*Work to be completed*: Restate each entry word for word. Keep every detail intact.

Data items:
****************

$ cat config.mk
export PLATFORM = sky130hd
export DESIGN_NAME = data_mem_port
export DESIGN_NICKNAME = d
export VERILOG_FILES = /design/src/rtl/data_mem_port.sv
export SDC_FILE = /design/constraint.sdc
export NUM_CORES = 1
export LEC_CHECK = 0
export BUFFER_PORTS_ARGS = -buffer_cell sky130_fd_sc_hd__buf_2
export CAP_MARGIN = 40
export CORE_ASPECT_RATIO = 1.2
export CORE_MARGIN = 8
export CORE_UTILIZATION = 55
export CTS_BUF_LIST = sky130_fd_sc_hd__clkbuf_16
export CTS_CLUSTER_SIZE = 8
export DETAILED_ROUTE_END_ITERATION = 10
export PLACE_DENSITY = 0.79
export SLEW_MARGIN = 25
export SYNTH_ARGS = -nofsm -noshare
export SYNTH_HDL_FRONTEND = slang
export SYNTH_SLANG_ARGS = --single-unit
$ cat constraint.sdc
create_clock -name clk_in -period 12.9 [get_ports clk_in]
set_input_delay 1.935 -clock clk_in [delete_from_list [all_inputs] [get_ports clk_in]]
set_output_delay 1.935 -clock clk_in [all_outputs]
set_load 0.02 [all_outputs]
$ cat src/rtl/data_mem_port.sv
// Byte-serial bridge between a cache-side load/store request and an 8-bit RAM.
// Loads walk mem_a once per enabled cycle and collect mem_din one cycle later;
// stores emit one byte write per cycle. Results are sign- or zero-extended.
module data_mem_port #(
  parameter logic [1:0] IO_SEL = 2'b11
) (
  input  logic        clk_in,
  input  logic        rst_in,
  input  logic        rdy_in,
  input  logic        cache_valid,
  input  logic        cache_wr,
  input  logic [2:0]  cache_size,
  input  logic [31:0] cache_addr,
  input  logic [31:0] cache_value,
  output logic        cache_ready,
  output logic [31:0] cache_res,
  input  logic [7:0]  mem_din,
  output logic [7:0]  mem_dout,
  output logic [31:0] mem_a,
  output logic        mem_wr,
  input  logic        io_buffer_full
);

  typedef enum logic [1:0] {IDLE, READ, WRITE, DONE} state_t;

  state_t      state_reg, state_next;
  logic [2:0]  step_reg, step_next;     // index of the current enabled cycle of the transfer
  logic [31:0] addr_reg, addr_next;
  logic [2:0]  size_reg, size_next;
  logic [31:0] value_reg, value_next;
  logic [31:0] data_reg, data_next;     // load bytes collected so far
  logic [7:0]  skid_reg, skid_next;     // byte that arrived during the first frozen cycle
  logic        skid_valid_reg, skid_valid_next;

  logic        cache_ready_next;
  logic [31:0] cache_res_next;
  logic [31:0] mem_a_next;
  logic [7:0]  mem_dout_next;
  logic        mem_wr_next;

  logic [2:0]  nbytes;
  logic        io_block;
  logic [7:0]  rd_byte;
  logic [1:0]  rd_idx;
  logic [31:0] assembled;

  // Size code 3 is treated like a word.
  assign nbytes   = (size_reg[1:0] == 2'd0) ? 3'd1 :
                    (size_reg[1:0] == 2'd1) ? 3'd2 : 3'd4;
  assign io_block = cache_wr && (cache_addr[17:16] == IO_SEL) && io_buffer_full;
  // A byte that showed up while frozen is no longer on mem_din, so use the saved copy.
  assign rd_byte  = skid_valid_reg ? skid_reg : mem_din;
  assign rd_idx   = 2'(step_reg - 3'd2);

  function automatic logic [31:0] extend(input logic [31:0] raw, input logic [2:0] size);
    logic [31:0] res;
    case (size[1:0])
      2'd0:    res = size[2] ? {24'b0, raw[7:0]}  : {{24{raw[7]}}, raw[7:0]};
      2'd1:    res = size[2] ? {16'b0, raw[15:0]} : {{16{raw[15]}}, raw[15:0]};
      default: res = raw;
    endcase
    return res;
  endfunction

  // State register.
  always_ff @(posedge clk_in or posedge rst_in) begin
    if (rst_in) state_reg <= IDLE;
    else        state_reg <= state_next;
  end

  // Next-state, datapath and registered-output computation.
  always_comb begin
    state_next       = state_reg;
    step_next        = step_reg;
    addr_next        = addr_reg;
    size_next        = size_reg;
    value_next       = value_reg;
    data_next        = data_reg;
    skid_next        = skid_reg;
    skid_valid_next  = skid_valid_reg;
    cache_ready_next = 1'b0;
    cache_res_next   = cache_res;
    mem_a_next       = mem_a;
    mem_dout_next    = mem_dout;
    mem_wr_next      = 1'b0;
    assembled        = data_reg;
    assembled[{rd_idx, 3'b000} +: 8] = rd_byte;

    if (!rdy_in) begin
      // Frozen: everything holds, but a load byte due now would be lost, so keep it.
      cache_ready_next = cache_ready;
      if (state_reg == READ && step_reg >= 3'd2 && !skid_valid_reg) begin
        skid_next       = mem_din;
        skid_valid_next = 1'b1;
      end
    end else begin
      case (state_reg)
        IDLE: begin
          mem_a_next     = 32'd0;
          cache_res_next = 32'd0;
          if (cache_valid && !io_block) begin
            addr_next       = cache_addr;
            size_next       = cache_size;
            value_next      = cache_value;
            data_next       = 32'd0;
            step_next       = 3'd1;
            skid_valid_next = 1'b0;
            mem_a_next      = cache_addr;
            if (cache_wr) begin
              state_next    = WRITE;
              mem_dout_next = cache_value[7:0];
              mem_wr_next   = 1'b1;
            end else begin
              state_next    = READ;
            end
          end
        end
        WRITE: begin
          if (step_reg < nbytes) begin
            mem_a_next    = addr_reg + 32'(step_reg);
            mem_dout_next = value_reg[{step_reg[1:0], 3'b000} +: 8];
            mem_wr_next   = 1'b1;
            step_next     = step_reg + 3'd1;
          end else begin
            mem_a_next       = 32'd0;
            cache_ready_next = 1'b1;
            cache_res_next   = 32'd0;
            step_next        = 3'd0;
            state_next       = DONE;
          end
        end
        READ: begin
          skid_valid_next = 1'b0;
          if (step_reg >= 3'd2) data_next = assembled;
          if (step_reg < nbytes) begin
            mem_a_next = addr_reg + 32'(step_reg);
            step_next  = step_reg + 3'd1;
          end else if (step_reg == nbytes) begin
            mem_a_next = 32'd0;
            step_next  = step_reg + 3'd1;
          end else begin
            mem_a_next       = 32'd0;
            cache_ready_next = 1'b1;
            cache_res_next   = extend(assembled, size_reg);
            step_next        = 3'd0;
            state_next       = DONE;
          end
        end
        DONE: begin
          mem_a_next = 32'd0;
          state_next = IDLE;
        end
        default: state_next = IDLE;
      endcase
    end
  end

  // Datapath and output registers.
  always_ff @(posedge clk_in or posedge rst_in) begin
    if (rst_in) begin
      step_reg       <= 3'd0;
      addr_reg       <= 32'd0;
      size_reg       <= 3'd0;
      value_reg      <= 32'd0;
      data_reg       <= 32'd0;
      skid_reg       <= 8'd0;
      skid_valid_reg <= 1'b0;
      cache_ready    <= 1'b0;
      cache_res      <= 32'd0;
      mem_a          <= 32'd0;
      mem_dout       <= 8'd0;
      mem_wr         <= 1'b0;
    end else begin
      step_reg       <= step_next;
      addr_reg       <= addr_next;
      size_reg       <= size_next;
      value_reg      <= value_next;
      data_reg       <= data_next;
      skid_reg       <= skid_next;
      skid_valid_reg <= skid_valid_next;
      cache_ready    <= cache_ready_next;
      cache_res      <= cache_res_next;
      mem_a          <= mem_a_next;
      mem_dout       <= mem_dout_next;
      mem_wr         <= mem_wr_next;
    end
  end

endmodule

****************

*Answer for this exercise*:
$ cat config.mk
export PLATFORM = sky130hd
export DESIGN_NAME = data_mem_port
export DESIGN_NICKNAME = d
export VERILOG_FILES = /design/src/rtl/data_mem_port.sv
export SDC_FILE = /design/constraint.sdc
export NUM_CORES = 1
export LEC_CHECK = 0
export BUFFER_PORTS_ARGS = -buffer_cell sky130_fd_sc_hd__buf_2
export CAP_MARGIN = 40
export CORE_ASPECT_RATIO = 1.2
export CORE_MARGIN = 8
export CORE_UTILIZATION = 55
export CTS_BUF_LIST = sky130_fd_sc_hd__clkbuf_16
export CTS_CLUSTER_SIZE = 8
export DETAILED_ROUTE_END_ITERATION = 10
export PLACE_DENSITY = 0.79
export SLEW_MARGIN = 25
export SYNTH_ARGS = -nofsm -noshare
export SYNTH_HDL_FRONTEND = slang
export SYNTH_SLANG_ARGS = --single-unit
$ cat constraint.sdc
create_clock -name clk_in -period 12.9 [get_ports clk_in]
set_input_delay 1.935 -clock clk_in [delete_from_list [all_inputs] [get_ports clk_in]]
set_output_delay 1.935 -clock clk_in [all_outputs]
set_load 0.02 [all_outputs]
$ cat src/rtl/data_mem_port.sv
// Byte-serial bridge between a cache-side load/store request and an 8-bit RAM.
// Loads walk mem_a once per enabled cycle and collect mem_din one cycle later;
// stores emit one byte write per cycle. Results are sign- or zero-extended.
module data_mem_port #(
  parameter logic [1:0] IO_SEL = 2'b11
) (
  input  logic        clk_in,
  input  logic        rst_in,
  input  logic        rdy_in,
  input  logic        cache_valid,
  input  logic        cache_wr,
  input  logic [2:0]  cache_size,
  input  logic [31:0] cache_addr,
  input  logic [31:0] cache_value,
  output logic        cache_ready,
  output logic [31:0] cache_res,
  input  logic [7:0]  mem_din,
  output logic [7:0]  mem_dout,
  output logic [31:0] mem_a,
  output logic        mem_wr,
  input  logic        io_buffer_full
);

  typedef enum logic [1:0] {IDLE, READ, WRITE, DONE} state_t;

  state_t      state_reg, state_next;
  logic [2:0]  step_reg, step_next;     // index of the current enabled cycle of the transfer
  logic [31:0] addr_reg, addr_next;
  logic [2:0]  size_reg, size_next;
  logic [31:0] value_reg, value_next;
  logic [31:0] data_reg, data_next;     // load bytes collected so far
  logic [7:0]  skid_reg, skid_next;     // byte that arrived during the first frozen cycle
  logic        skid_valid_reg, skid_valid_next;

  logic        cache_ready_next;
  logic [31:0] cache_res_next;
  logic [31:0] mem_a_next;
  logic [7:0]  mem_dout_next;
  logic        mem_wr_next;

  logic [2:0]  nbytes;
  logic        io_block;
  logic [7:0]  rd_byte;
  logic [1:0]  rd_idx;
  logic [31:0] assembled;

  // Size code 3 is treated like a word.
  assign nbytes   = (size_reg[1:0] == 2'd0) ? 3'd1 :
                    (size_reg[1:0] == 2'd1) ? 3'd2 : 3'd4;
  assign io_block = cache_wr && (cache_addr[17:16] == IO_SEL) && io_buffer_full;
  // A byte that showed up while frozen is no longer on mem_din, so use the saved copy.
  assign rd_byte  = skid_valid_reg ? skid_reg : mem_din;
  assign rd_idx   = 2'(step_reg - 3'd2);

  function automatic logic [31:0] extend(input logic [31:0] raw, input logic [2:0] size);
    logic [31:0] res;
    case (size[1:0])
      2'd0:    res = size[2] ? {24'b0, raw[7:0]}  : {{24{raw[7]}}, raw[7:0]};
      2'd1:    res = size[2] ? {16'b0, raw[15:0]} : {{16{raw[15]}}, raw[15:0]};
      default: res = raw;
    endcase
    return res;
  endfunction

  // State register.
  always_ff @(posedge clk_in or posedge rst_in) begin
    if (rst_in) state_reg <= IDLE;
    else        state_reg <= state_next;
  end

  // Next-state, datapath and registered-output computation.
  always_comb begin
    state_next       = state_reg;
    step_next        = step_reg;
    addr_next        = addr_reg;
    size_next        = size_reg;
    value_next       = value_reg;
    data_next        = data_reg;
    skid_next        = skid_reg;
    skid_valid_next  = skid_valid_reg;
    cache_ready_next = 1'b0;
    cache_res_next   = cache_res;
    mem_a_next       = mem_a;
    mem_dout_next    = mem_dout;
    mem_wr_next      = 1'b0;
    assembled        = data_reg;
    assembled[{rd_idx, 3'b000} +: 8] = rd_byte;

    if (!rdy_in) begin
      // Frozen: everything holds, but a load byte due now would be lost, so keep it.
      cache_ready_next = cache_ready;
      if (state_reg == READ && step_reg >= 3'd2 && !skid_valid_reg) begin
        skid_next       = mem_din;
        skid_valid_next = 1'b1;
      end
    end else begin
      case (state_reg)
        IDLE: begin
          mem_a_next     = 32'd0;
          cache_res_next = 32'd0;
          if (cache_valid && !io_block) begin
            addr_next       = cache_addr;
            size_next       = cache_size;
            value_next      = cache_value;
            data_next       = 32'd0;
            step_next       = 3'd1;
            skid_valid_next = 1'b0;
            mem_a_next      = cache_addr;
            if (cache_wr) begin
              state_next    = WRITE;
              mem_dout_next = cache_value[7:0];
              mem_wr_next   = 1'b1;
            end else begin
              state_next    = READ;
            end
          end
        end
        WRITE: begin
          if (step_reg < nbytes) begin
            mem_a_next    = addr_reg + 32'(step_reg);
            mem_dout_next = value_reg[{step_reg[1:0], 3'b000} +: 8];
            mem_wr_next   = 1'b1;
            step_next     = step_reg + 3'd1;
          end else begin
            mem_a_next       = 32'd0;
            cache_ready_next = 1'b1;
            cache_res_next   = 32'd0;
            step_next        = 3'd0;
            state_next       = DONE;
          end
        end
        READ: begin
          skid_valid_next = 1'b0;
          if (step_reg >= 3'd2) data_next = assembled;
          if (step_reg < nbytes) begin
            mem_a_next = addr_reg + 32'(step_reg);
            step_next  = step_reg + 3'd1;
          end else if (step_reg == nbytes) begin
            mem_a_next = 32'd0;
            step_next  = step_reg + 3'd1;
          end else begin
            mem_a_next       = 32'd0;
            cache_ready_next = 1'b1;
            cache_res_next   = extend(assembled, size_reg);
            step_next        = 3'd0;
            state_next       = DONE;
          end
        end
        DONE: begin
          mem_a_next = 32'd0;
          state_next = IDLE;
        end
        default: state_next = IDLE;
      endcase
    end
  end

  // Datapath and output registers.
  always_ff @(posedge clk_in or posedge rst_in) begin
    if (rst_in) begin
      step_reg       <= 3'd0;
      addr_reg       <= 32'd0;
      size_reg       <= 3'd0;
      value_reg      <= 32'd0;
      data_reg       <= 32'd0;
      skid_reg       <= 8'd0;
      skid_valid_reg <= 1'b0;
      cache_ready    <= 1'b0;
      cache_res      <= 32'd0;
      mem_a          <= 32'd0;
      mem_dout       <= 8'd0;
      mem_wr         <= 1'b0;
    end else begin
      step_reg       <= step_next;
      addr_reg       <= addr_next;
      size_reg       <= size_next;
      value_reg      <= value_next;
      data_reg       <= data_next;
      skid_reg       <= skid_next;
      skid_valid_reg <= skid_valid_next;
      cache_ready    <= cache_ready_next;
      cache_res      <= cache_res_next;
      mem_a          <= mem_a_next;
      mem_dout       <= mem_dout_next;
      mem_wr         <= mem_wr_next;
    end
  end

endmodule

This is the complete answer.